SOURCE RECORDS =
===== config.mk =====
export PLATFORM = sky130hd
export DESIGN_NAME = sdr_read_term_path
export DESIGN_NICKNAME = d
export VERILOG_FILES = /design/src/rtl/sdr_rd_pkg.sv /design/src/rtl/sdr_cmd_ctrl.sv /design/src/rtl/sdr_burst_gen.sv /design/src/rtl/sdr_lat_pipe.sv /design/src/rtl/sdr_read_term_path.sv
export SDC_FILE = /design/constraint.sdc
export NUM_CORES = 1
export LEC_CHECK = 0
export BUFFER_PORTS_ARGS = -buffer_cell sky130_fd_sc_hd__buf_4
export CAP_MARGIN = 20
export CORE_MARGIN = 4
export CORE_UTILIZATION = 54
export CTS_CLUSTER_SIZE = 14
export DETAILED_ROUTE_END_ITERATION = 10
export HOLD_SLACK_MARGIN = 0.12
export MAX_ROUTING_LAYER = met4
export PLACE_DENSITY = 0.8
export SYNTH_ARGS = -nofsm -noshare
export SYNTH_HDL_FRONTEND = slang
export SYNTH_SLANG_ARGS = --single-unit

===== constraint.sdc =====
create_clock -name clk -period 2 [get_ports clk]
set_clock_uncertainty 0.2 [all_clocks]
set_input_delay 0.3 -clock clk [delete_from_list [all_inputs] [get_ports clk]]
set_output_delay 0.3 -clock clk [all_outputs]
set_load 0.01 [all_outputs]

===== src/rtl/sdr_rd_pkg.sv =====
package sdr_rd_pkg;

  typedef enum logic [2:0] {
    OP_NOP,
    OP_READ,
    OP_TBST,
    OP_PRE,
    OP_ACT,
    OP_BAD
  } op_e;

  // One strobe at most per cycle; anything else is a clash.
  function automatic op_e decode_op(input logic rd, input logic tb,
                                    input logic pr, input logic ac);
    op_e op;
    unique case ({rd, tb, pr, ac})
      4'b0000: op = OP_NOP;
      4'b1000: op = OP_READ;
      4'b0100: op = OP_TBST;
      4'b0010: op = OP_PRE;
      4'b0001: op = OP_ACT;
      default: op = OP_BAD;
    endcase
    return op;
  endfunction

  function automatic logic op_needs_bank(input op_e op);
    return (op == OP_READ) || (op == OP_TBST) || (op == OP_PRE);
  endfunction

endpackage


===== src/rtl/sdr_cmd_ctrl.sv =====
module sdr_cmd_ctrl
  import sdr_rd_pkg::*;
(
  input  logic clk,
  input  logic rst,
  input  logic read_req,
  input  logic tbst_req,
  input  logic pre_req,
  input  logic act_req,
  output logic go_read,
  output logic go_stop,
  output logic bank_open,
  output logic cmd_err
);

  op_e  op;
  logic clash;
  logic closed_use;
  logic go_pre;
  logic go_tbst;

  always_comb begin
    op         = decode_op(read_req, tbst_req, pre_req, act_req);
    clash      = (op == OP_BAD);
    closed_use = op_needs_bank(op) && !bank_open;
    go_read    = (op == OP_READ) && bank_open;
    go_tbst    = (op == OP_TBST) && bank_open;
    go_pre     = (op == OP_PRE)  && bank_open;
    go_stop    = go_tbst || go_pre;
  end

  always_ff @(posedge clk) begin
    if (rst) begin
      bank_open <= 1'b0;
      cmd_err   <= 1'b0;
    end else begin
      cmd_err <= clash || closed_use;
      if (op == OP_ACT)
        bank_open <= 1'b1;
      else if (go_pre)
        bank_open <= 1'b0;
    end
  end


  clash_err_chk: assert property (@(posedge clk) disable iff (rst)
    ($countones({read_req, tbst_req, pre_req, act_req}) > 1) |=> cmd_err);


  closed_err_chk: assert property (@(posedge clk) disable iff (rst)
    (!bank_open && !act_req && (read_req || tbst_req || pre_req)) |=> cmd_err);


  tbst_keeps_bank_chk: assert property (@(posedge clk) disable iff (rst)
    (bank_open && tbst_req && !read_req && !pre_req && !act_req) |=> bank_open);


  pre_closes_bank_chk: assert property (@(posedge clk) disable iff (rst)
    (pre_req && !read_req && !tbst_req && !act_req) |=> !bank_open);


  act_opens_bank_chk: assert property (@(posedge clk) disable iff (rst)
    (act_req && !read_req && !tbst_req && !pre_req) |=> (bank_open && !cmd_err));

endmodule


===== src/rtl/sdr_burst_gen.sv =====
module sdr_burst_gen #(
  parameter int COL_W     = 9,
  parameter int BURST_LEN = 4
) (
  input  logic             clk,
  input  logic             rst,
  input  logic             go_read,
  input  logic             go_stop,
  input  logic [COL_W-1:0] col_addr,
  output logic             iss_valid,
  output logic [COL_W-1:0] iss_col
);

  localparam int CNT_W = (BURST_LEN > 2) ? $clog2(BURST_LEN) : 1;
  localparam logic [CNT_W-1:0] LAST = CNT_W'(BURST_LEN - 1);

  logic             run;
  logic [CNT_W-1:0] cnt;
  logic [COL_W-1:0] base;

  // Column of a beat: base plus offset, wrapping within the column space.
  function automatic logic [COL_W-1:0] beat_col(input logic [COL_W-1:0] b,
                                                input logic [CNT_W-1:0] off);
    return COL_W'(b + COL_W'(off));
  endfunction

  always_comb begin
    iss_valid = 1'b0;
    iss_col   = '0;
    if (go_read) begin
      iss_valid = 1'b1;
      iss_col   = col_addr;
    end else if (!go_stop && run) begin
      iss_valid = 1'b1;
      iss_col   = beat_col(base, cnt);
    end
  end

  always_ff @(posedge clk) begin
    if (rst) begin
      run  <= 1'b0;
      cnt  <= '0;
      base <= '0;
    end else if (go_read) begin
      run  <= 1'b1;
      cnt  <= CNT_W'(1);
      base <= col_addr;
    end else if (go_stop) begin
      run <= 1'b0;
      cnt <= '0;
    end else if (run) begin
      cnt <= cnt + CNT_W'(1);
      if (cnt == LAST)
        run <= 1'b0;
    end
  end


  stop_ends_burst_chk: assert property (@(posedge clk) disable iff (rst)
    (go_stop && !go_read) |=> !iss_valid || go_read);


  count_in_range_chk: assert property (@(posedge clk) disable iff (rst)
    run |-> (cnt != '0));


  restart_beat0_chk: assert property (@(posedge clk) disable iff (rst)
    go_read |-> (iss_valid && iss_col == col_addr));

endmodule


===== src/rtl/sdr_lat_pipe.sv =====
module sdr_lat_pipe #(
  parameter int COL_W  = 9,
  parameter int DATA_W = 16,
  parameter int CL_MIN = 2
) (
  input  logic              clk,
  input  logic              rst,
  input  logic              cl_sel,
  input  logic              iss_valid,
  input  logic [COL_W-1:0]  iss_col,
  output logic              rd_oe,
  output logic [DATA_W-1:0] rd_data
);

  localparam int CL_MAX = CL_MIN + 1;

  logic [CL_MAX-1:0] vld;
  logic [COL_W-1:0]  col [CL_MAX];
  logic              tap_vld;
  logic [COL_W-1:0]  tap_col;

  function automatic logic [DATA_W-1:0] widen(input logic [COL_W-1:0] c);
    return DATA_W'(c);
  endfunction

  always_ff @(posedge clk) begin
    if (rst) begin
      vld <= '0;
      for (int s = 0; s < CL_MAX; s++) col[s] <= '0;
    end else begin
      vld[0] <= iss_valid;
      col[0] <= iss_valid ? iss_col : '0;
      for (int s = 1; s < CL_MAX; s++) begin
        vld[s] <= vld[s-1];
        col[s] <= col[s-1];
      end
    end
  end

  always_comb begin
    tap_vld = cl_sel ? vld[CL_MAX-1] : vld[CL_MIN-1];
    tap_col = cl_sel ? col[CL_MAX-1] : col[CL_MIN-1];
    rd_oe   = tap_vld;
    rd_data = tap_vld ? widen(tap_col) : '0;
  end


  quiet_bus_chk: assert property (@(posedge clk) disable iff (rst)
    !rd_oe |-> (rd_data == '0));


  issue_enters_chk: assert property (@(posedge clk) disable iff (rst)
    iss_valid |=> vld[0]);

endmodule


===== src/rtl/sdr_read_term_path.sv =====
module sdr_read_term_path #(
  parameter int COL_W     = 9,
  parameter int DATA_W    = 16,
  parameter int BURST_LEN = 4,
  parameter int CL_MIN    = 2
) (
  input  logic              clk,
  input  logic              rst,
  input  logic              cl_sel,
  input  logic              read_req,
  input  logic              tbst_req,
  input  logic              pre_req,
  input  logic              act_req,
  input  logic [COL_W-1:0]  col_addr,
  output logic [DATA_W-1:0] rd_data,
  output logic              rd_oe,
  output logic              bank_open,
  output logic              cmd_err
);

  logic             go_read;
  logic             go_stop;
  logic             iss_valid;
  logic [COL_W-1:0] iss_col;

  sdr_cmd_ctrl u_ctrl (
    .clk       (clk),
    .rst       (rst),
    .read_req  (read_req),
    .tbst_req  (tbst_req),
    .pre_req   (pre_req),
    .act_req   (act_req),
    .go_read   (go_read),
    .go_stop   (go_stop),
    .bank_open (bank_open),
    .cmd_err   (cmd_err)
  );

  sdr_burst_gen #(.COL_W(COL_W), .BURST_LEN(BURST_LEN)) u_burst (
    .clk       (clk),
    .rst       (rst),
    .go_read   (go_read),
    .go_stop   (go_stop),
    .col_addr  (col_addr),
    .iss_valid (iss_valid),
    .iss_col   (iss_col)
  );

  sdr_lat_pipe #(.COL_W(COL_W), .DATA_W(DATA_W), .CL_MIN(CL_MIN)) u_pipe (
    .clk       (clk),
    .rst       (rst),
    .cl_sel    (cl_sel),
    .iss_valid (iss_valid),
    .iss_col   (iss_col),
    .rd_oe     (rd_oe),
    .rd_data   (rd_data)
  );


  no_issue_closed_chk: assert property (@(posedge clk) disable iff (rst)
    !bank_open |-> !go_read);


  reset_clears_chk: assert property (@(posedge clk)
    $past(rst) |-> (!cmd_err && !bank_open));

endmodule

EXERCISE DETAILS =
Using the entries above, output exactly the lines between the line holding "(act_req && !read_req" and the line holding "localparam logic [CNT_W-1:0]", end lines included, and nothing more.

COMPLETED EXERCISE =
    (act_req && !read_req && !tbst_req && !pre_req) |=> (bank_open && !cmd_err));

endmodule


===== src/rtl/sdr_burst_gen.sv =====
module sdr_burst_gen #(
  parameter int COL_W     = 9,
  parameter int BURST_LEN = 4
) (
  input  logic             clk,
  input  logic             rst,
  input  logic             go_read,
  input  logic             go_stop,
  input  logic [COL_W-1:0] col_addr,
  output logic             iss_valid,
  output logic [COL_W-1:0] iss_col
);

  localparam int CNT_W = (BURST_LEN > 2) ? $clog2(BURST_LEN) : 1;
  localparam logic [CNT_W-1:0] LAST = CNT_W'(BURST_LEN - 1);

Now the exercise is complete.